FIGS. 18 to 20 are embodiments showing coating examples of powder coke and limestone powder raw materials that are solid fuel powder raw materials when a single drum mixer 17 is used as the drum mixer. In the eighth embodiment shown in FIG. 18, iron ore, SiO ₂ -containing raw material, and limestone powder raw material are granulated with a drum mixer 17, and powder coke that is a solid fuel powder raw material is coated on the discharge side of the drum mixer 17. Is done.

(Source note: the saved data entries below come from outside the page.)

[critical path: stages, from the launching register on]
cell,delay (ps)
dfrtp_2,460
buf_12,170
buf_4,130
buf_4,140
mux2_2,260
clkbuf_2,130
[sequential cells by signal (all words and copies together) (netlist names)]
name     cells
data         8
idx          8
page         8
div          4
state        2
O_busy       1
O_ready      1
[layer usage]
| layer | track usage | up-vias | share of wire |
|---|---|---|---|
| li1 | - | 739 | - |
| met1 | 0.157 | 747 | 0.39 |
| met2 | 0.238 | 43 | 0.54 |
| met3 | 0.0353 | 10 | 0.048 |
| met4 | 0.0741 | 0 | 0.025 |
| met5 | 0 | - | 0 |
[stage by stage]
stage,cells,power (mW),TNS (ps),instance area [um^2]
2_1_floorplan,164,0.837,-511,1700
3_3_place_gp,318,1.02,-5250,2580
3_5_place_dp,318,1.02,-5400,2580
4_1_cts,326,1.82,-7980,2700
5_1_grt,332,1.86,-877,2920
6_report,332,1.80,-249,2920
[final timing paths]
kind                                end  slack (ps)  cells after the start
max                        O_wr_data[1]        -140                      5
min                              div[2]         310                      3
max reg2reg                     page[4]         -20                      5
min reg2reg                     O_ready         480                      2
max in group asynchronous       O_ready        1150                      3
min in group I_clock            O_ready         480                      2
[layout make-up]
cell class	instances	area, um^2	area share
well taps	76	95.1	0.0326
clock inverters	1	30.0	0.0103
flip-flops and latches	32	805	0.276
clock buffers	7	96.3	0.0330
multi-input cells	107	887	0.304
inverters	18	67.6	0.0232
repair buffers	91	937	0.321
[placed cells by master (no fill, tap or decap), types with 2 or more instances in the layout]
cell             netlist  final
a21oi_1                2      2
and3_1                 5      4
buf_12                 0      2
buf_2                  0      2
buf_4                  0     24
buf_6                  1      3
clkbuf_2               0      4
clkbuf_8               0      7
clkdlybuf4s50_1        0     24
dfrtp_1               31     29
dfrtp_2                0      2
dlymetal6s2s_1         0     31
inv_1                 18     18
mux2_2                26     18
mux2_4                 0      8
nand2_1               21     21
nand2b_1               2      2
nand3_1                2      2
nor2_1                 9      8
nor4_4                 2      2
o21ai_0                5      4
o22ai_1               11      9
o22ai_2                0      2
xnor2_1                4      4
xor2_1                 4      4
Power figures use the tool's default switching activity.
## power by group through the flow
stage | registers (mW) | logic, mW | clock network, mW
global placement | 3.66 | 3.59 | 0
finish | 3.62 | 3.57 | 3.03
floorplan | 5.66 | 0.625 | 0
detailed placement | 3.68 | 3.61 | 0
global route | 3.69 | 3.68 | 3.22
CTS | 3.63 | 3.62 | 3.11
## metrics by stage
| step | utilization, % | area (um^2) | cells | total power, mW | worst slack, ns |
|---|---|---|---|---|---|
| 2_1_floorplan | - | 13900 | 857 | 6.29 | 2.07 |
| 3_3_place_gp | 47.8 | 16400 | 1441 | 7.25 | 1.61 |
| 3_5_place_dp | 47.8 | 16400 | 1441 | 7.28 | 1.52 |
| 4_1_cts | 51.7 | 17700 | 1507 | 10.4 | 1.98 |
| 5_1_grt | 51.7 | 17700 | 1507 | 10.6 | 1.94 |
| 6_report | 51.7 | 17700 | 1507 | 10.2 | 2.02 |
$ cat config.mk
export PLATFORM = sky130hd
export DESIGN_NAME = tm_clause_engine
export DESIGN_NICKNAME = d
export VERILOG_FILES = /design/src/rtl/tm_clause_engine.sv
export SDC_FILE = /design/constraint.sdc
export NUM_CORES = 1
export LEC_CHECK = 0
export CELL_PAD_IN_SITES_DETAIL_PLACEMENT = 1
export CELL_PAD_IN_SITES_GLOBAL_PLACEMENT = 2
export CORE_AREA = 2 2 714 716
export DETAILED_ROUTE_END_ITERATION = 8
export DIE_AREA = 0 0 716 718
export PLACE_DENSITY_LB_ADDON = 0.1
export SLEW_MARGIN = 0
export SYNTH_ARGS = -nofsm -noshare
export SYNTH_HDL_FRONTEND = slang
export SYNTH_SLANG_ARGS = --single-unit
$ cat constraint.sdc
create_clock -name clk -period 30.3 [get_ports clk]
set_clock_uncertainty 0.15 [all_clocks]
set_input_delay 6.06 -clock clk [delete_from_list [all_inputs] [get_ports clk]]
set_output_delay 6.06 -clock clk [all_outputs]
set_load 0.05 [all_outputs]
File: config.mk
export PLATFORM = sky130hd
export DESIGN_NAME = chip_serializer_tx
export DESIGN_NICKNAME = d
export VERILOG_FILES = /design/src/rtl/chip_serializer_tx.sv
export SDC_FILE = /design/constraint.sdc
export NUM_CORES = 1
export LEC_CHECK = 0
export CORE_UTILIZATION = 50
export CTS_CLUSTER_SIZE = 12
export DETAILED_ROUTE_END_ITERATION = 10
export PLACE_DENSITY = 0.8
export SETUP_SLACK_MARGIN = 0.4
export SLEW_MARGIN = 40
export SYNTH_ARGS = -nofsm -noshare
export SYNTH_HDL_FRONTEND = slang
export SYNTH_SLANG_ARGS = --single-unit
export TNS_END_PERCENT = 1
File: constraint.sdc
create_clock -name clk -period 4.96 [get_ports clk]
set_input_delay 0.992 -clock clk [delete_from_list [all_inputs] [get_ports clk]]
set_output_delay 0.992 -clock clk [all_outputs]
set_load 0.01 [all_outputs]
### src/rtl/mod_adc_capture.sv
// Serial ADC front-end: paces conversions with mod_sample_tick, drives CNV and
// SCLK from registers, shifts the result in MSB-first and presents a
// registered sample with a one-cycle valid strobe.
// Optional build macro ADC_SAT_DETECT_EN adds the registered saturation flag;
// without it pAdcSat is tied low.
// pAdcValid is a one-cycle strobe with no ready: the consumer must take
// pAdcData in the cycle pAdcValid is high; pAdcData then holds until the next.
module mod_adc_capture
  import mod_adc_capture_pkg::*;
#(
  parameter int CLK_DIV       = 4,
  parameter int CONV_CYCLES   = 100,
  parameter int SAMPLE_PERIOD = 1000,
  parameter int DATA_W        = DATA_W_DEF
) (
  input  logic              pClk,
  input  logic              pRst,
  input  logic              pEnable,
  input  logic              pAdcSdo,
  output logic              pAdcCnv,
  output logic              pAdcSclk,
  output logic [DATA_W-1:0] pAdcData,
  output logic              pAdcValid,
  output logic              pAdcBusy,
  output logic              pAdcOverrun,
  output logic              pAdcSat
);

  localparam int CW = $clog2(CONV_CYCLES + 1);
  localparam int PW = $clog2(2 * CLK_DIV);
  localparam int BW = $clog2(DATA_W);

  adcState_t         state, stateNext;
  logic [CW-1:0]     convCnt, convNext;
  logic [PW-1:0]     phaseCnt, phaseNext;
  logic [BW-1:0]     bitCnt, bitNext;
  // Only DATA_W-1 bits are stored; the final bit joins them on capture.
  logic [DATA_W-2:0] shiftReg, shiftNext;
  logic [DATA_W-1:0] capWord;
  logic              capture;
  logic              tick;

  logic              cnvReg, sclkReg, validReg, overrunReg;
  logic [DATA_W-1:0] dataReg;

  mod_sample_tick #(
    .SAMPLE_PERIOD(SAMPLE_PERIOD)
  ) uTick (
    .pClk   (pClk),
    .pRst   (pRst),
    .pEnable(pEnable),
    .pTick  (tick)
  );

  assign capWord = {shiftReg, pAdcSdo};

  // Next-state logic: conversion wait, then DATA_W SCLK slots of 2*CLK_DIV cycles.
  always_comb begin
    stateNext = state;
    convNext  = convCnt;
    phaseNext = phaseCnt;
    bitNext   = bitCnt;
    shiftNext = shiftReg;
    capture   = 1'b0;
    unique case (state)
      IDLE: begin
        if (tick) begin
          stateNext = CONV;
          convNext  = '0;
        end
      end
      CONV: begin
        if (convCnt == CW'(CONV_CYCLES - 1)) begin
          stateNext = READ;
          phaseNext = '0;
          bitNext   = '0;
        end else begin
          convNext = convCnt + 1'b1;
        end
      end
      READ: begin
        if (phaseCnt == PW'(2 * CLK_DIV - 1)) begin
          // Last high cycle of the slot: SDO has been stable since SCLK rose.
          shiftNext = capWord[DATA_W-2:0];
          phaseNext = '0;
          if (bitCnt == BW'(DATA_W - 1)) begin
            stateNext = IDLE;
            capture   = 1'b1;
          end else begin
            bitNext = bitCnt + 1'b1;
          end
        end else begin
          phaseNext = phaseCnt + 1'b1;
        end
      end
      default: stateNext = IDLE;
    endcase
  end

  // FSM state and datapath counters.
  always_ff @(posedge pClk) begin
    if (!pRst) begin
      state    <= IDLE;
      convCnt  <= '0;
      phaseCnt <= '0;
      bitCnt   <= '0;
      shiftReg <= '0;
    end else begin
      state    <= stateNext;
      convCnt  <= convNext;
      phaseCnt <= phaseNext;
      bitCnt   <= bitNext;
      shiftReg <= shiftNext;
    end
  end

  // Pin and result registers, computed from next state so pins align with the FSM.
  always_ff @(posedge pClk) begin
    if (!pRst) begin
      cnvReg     <= 1'b0;
      sclkReg    <= 1'b0;
      validReg   <= 1'b0;
      overrunReg <= 1'b0;
      dataReg    <= '0;
    end else begin
      cnvReg     <= (stateNext == CONV);
      sclkReg    <= (stateNext == READ) && (phaseNext >= PW'(CLK_DIV));
      validReg   <= capture;
      overrunReg <= tick && (state != IDLE);
      if (capture) begin
        dataReg <= capWord;
      end
    end
  end

`ifdef ADC_SAT_DETECT_EN
  logic satReg;

  // Saturation flag tracks the captured word and changes only on valid cycles.
  always_ff @(posedge pClk) begin
    if (!pRst) begin
      satReg <= 1'b0;
    end else if (capture) begin
      satReg <= isSatWord(capWord);
    end
  end

  assign pAdcSat = satReg;
`else
  assign pAdcSat = 1'b0;
`endif

  assign pAdcCnv     = cnvReg;
  assign pAdcSclk    = sclkReg;
  assign pAdcData    = dataReg;
  assign pAdcValid   = validReg;
  assign pAdcOverrun = overrunReg;
  assign pAdcBusy    = (state != IDLE);

endmodule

In the ninth embodiment shown in FIG. 19, iron ore, SiO ₂ -containing raw material, and powder coke that is a solid fuel-based powder raw material are granulated by the drum mixer 17, and on the discharge side of the drum mixer 17, the surface of the pseudo particles is limestone-based. The powder raw material is coated.
In the tenth embodiment shown in FIG. 20, iron ore and SiO ₂ -containing raw material are granulated by the drum mixer 17, and powder coke and limestone based solid fuel-based powder raw material are formed on the pseudo particle surface on the discharge side of the drum mixer 17. The powder raw material is coated.
The single drum mixer 17 can be a drum mixer having a drum length of 20 to 25 m, and mixing and granulation can be performed by securing the granulation time of the sintered raw material to 300 to 500 seconds. Can do.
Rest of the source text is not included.